Well, that's different. I'm not sure if I like it or not.

> This scheme *doesn't* match what developers and cvs users see as
> the branch point like our present one does - we have version numbers
> of 2.0X before there's a netbsd-2-0 branch. That's a shame, but
> since we seem to be so worried about confusing the newbies rather
> than the experienced developers, we need to favour them and expect
> developers to understand the difference. The branch tag itself
> would probably be better called "netbsd-2", in this scheme.

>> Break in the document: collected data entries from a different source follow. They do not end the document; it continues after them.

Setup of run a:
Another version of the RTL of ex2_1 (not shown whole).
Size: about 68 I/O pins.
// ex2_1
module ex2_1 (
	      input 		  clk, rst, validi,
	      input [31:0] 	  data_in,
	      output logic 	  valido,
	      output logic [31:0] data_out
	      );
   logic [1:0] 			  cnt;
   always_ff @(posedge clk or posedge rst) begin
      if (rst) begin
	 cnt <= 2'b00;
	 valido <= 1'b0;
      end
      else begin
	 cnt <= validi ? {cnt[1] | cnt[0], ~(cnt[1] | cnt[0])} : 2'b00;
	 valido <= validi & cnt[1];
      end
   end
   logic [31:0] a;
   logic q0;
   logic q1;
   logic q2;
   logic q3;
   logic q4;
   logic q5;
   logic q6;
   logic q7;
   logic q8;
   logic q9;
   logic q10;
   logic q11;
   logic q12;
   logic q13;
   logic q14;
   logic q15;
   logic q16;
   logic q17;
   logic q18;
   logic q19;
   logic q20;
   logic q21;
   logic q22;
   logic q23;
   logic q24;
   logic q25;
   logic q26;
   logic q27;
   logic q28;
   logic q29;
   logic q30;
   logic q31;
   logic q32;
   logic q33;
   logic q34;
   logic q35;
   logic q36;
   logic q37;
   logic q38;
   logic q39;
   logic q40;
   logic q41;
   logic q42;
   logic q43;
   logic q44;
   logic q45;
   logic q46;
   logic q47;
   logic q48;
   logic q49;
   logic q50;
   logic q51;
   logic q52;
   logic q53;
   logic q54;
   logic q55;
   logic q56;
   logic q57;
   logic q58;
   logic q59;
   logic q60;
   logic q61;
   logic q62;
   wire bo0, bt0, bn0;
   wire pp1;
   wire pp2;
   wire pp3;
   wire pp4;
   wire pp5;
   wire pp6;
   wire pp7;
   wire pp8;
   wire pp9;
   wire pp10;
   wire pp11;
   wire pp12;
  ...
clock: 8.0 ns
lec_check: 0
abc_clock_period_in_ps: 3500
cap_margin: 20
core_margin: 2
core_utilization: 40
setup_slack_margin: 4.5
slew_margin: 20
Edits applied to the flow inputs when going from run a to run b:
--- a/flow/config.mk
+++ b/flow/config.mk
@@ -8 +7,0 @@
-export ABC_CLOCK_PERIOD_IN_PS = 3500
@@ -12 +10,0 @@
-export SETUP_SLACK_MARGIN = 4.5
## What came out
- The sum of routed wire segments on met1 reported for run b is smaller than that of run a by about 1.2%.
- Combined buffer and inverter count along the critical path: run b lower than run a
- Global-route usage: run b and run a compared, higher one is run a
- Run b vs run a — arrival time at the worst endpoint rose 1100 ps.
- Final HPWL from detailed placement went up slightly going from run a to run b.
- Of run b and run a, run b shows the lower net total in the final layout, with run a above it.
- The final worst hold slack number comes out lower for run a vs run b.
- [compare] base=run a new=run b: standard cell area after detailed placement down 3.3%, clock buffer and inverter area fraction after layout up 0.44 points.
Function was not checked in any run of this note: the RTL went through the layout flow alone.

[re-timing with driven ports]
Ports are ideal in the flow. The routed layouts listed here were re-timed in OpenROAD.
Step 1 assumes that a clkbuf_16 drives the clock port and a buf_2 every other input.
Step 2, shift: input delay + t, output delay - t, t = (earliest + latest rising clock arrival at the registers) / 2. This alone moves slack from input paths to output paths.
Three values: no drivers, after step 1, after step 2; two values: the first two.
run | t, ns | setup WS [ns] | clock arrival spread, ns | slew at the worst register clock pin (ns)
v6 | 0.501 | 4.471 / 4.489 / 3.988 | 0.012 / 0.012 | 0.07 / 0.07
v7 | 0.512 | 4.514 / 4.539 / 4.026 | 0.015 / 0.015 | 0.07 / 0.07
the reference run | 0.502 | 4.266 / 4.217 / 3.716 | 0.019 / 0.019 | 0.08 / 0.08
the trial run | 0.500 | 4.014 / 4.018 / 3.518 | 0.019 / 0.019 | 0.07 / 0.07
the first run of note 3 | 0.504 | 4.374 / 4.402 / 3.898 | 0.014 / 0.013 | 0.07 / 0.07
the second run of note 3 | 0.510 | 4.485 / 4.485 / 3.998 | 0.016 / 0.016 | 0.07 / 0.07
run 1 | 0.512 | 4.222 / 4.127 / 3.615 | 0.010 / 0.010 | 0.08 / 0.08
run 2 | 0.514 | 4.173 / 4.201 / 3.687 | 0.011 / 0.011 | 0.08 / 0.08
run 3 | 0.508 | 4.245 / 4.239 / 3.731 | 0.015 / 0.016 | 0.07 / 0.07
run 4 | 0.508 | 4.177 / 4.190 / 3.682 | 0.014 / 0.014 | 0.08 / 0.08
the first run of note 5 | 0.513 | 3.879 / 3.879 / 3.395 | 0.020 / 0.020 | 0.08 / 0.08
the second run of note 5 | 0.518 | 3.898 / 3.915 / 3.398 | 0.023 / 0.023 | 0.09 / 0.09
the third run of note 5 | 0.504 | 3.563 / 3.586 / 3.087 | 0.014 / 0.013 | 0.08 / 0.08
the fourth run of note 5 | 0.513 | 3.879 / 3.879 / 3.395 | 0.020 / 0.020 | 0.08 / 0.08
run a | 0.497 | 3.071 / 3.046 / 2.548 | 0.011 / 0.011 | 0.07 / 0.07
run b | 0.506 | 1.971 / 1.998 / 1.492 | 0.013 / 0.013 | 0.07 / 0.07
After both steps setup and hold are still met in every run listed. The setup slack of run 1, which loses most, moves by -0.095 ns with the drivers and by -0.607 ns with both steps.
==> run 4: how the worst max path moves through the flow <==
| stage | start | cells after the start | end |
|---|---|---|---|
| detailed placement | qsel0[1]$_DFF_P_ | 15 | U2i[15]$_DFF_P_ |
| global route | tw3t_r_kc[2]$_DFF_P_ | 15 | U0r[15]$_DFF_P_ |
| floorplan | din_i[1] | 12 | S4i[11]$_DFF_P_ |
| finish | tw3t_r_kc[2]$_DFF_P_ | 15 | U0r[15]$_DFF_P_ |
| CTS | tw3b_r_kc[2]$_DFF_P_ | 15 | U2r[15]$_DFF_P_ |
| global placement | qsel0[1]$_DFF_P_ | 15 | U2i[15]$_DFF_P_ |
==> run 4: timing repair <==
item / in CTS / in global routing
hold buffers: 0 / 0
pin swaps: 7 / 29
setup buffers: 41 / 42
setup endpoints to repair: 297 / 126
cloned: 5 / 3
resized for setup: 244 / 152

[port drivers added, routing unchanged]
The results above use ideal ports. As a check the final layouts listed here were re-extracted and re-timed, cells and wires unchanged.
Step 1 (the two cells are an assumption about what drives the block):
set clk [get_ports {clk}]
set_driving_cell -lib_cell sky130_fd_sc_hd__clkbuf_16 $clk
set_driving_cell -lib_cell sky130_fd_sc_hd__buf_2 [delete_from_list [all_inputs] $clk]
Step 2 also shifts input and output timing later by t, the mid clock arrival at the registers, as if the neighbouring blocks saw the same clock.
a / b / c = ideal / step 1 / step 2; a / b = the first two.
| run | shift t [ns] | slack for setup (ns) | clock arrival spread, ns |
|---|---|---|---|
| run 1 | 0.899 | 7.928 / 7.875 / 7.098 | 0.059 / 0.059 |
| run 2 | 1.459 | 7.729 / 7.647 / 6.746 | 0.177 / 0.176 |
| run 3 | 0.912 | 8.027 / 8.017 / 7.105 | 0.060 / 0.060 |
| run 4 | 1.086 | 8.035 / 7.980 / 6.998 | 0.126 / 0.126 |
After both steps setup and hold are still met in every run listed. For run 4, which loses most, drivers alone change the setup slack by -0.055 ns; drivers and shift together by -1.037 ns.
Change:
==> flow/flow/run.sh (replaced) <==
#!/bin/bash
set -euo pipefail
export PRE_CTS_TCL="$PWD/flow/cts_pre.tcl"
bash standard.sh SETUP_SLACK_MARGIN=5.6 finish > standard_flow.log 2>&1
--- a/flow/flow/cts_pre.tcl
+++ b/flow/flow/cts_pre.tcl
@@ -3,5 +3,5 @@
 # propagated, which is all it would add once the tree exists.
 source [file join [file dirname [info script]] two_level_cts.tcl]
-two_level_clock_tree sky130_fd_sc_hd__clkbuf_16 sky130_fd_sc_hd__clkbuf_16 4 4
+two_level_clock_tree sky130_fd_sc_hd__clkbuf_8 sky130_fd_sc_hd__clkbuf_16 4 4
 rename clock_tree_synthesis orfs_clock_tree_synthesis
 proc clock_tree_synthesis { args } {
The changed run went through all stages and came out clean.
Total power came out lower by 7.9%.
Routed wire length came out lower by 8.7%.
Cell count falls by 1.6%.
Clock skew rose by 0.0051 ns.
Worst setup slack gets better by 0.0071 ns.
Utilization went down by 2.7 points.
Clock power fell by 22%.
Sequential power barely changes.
What follows belongs to an exercise in optimizing a design on an open flow for small area, a short achievable clock period and few clock cycles; a production flow would make more cautious choices.
Function was checked by simulation only, so behaviour that the tests miss may differ from the original.
Power and IR drop assume default switching activity.

<file path="flow/run.sh">
#!/bin/bash
# Layout flow: the standard ORFS flow (standard.sh), unchanged except:
#  - timing repair (after CTS and after global routing) aims 11 ns below the
#    16 ns clock, i.e. at a 5 ns period, repairing the worst paths first
#    (SETUP_SLACK_MARGIN, TNS_END_PERCENT); the SDC constraints are unchanged;
#  - the port buffers are sky130_fd_sc_hd__buf_4 instead of the delay cell
#    clkdlybuf4s50_1 that buffer_ports picks by default (every port is still
#    buffered).
# The make output goes to flow.log; ORFS writes each step's log under orfs/logs.
set -euo pipefail
bash standard.sh \
  SETUP_SLACK_MARGIN=11 \
  TNS_END_PERCENT=5 \
  'BUFFER_PORTS_ARGS=-buffer_cell sky130_fd_sc_hd__buf_4' \
  finish > flow.log 2>&1
</file>
<file path="standard.sh">
#!/bin/bash
# synth_recipe.tcl (not shown) runs the flow's synth.tcl, then flattens the netlist and writes it again
# the make line also repeats each setting of config.mk as NAME=value (left out here)
make -C /OpenROAD-flow-scripts/flow DESIGN_CONFIG=/design/flow/config.mk WORK_HOME=/design/flow/orfs CLKGATE_MAP_FILE= SYNTH_SCRIPT=/design/flow/synth_recipe.tcl "${@:-finish}"
</file>
<file path="config.mk">
export PLATFORM = sky130hd
export DESIGN_NAME = RISC
export DESIGN_NICKNAME = RISC
export VERILOG_FILES = /design/flow/design.v
export SDC_FILE = /design/flow/constraint.sdc
export NUM_CORES = 4
export LEC_CHECK = 0
export CAP_MARGIN = 20
export CORE_MARGIN = 2
export CORE_UTILIZATION = 40
export SLEW_MARGIN = 20
</file>
<file path="constraint.sdc">
create_clock -name core_clock -period 16.0 [get_ports {clk}]
set_input_delay 3.2000 -clock core_clock [delete_from_list [all_inputs] [get_ports {clk}]]
set_output_delay 3.2000 -clock core_clock [all_outputs]
set_load 0.01 [all_outputs]
</file>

> This does much better match what end users see as the final polished
> result of our development efforts in -current and releng efforts
> along the branch.
> Taking it further (and perhaps too far?)
>  - 2.A, 2.B for current leading up the the 2.x branch
>  - 2.0 for the branch point (when current becomes 3.A)
>  - 2.0.nnn for the nnn'th pullup on the 2.x branch prior to 2.1
>  - 2.1 for the first release
>  - 2.1.nnn for each pullup thereafter
> Perhaps the key point about this scheme is it only took 5 lines to explain.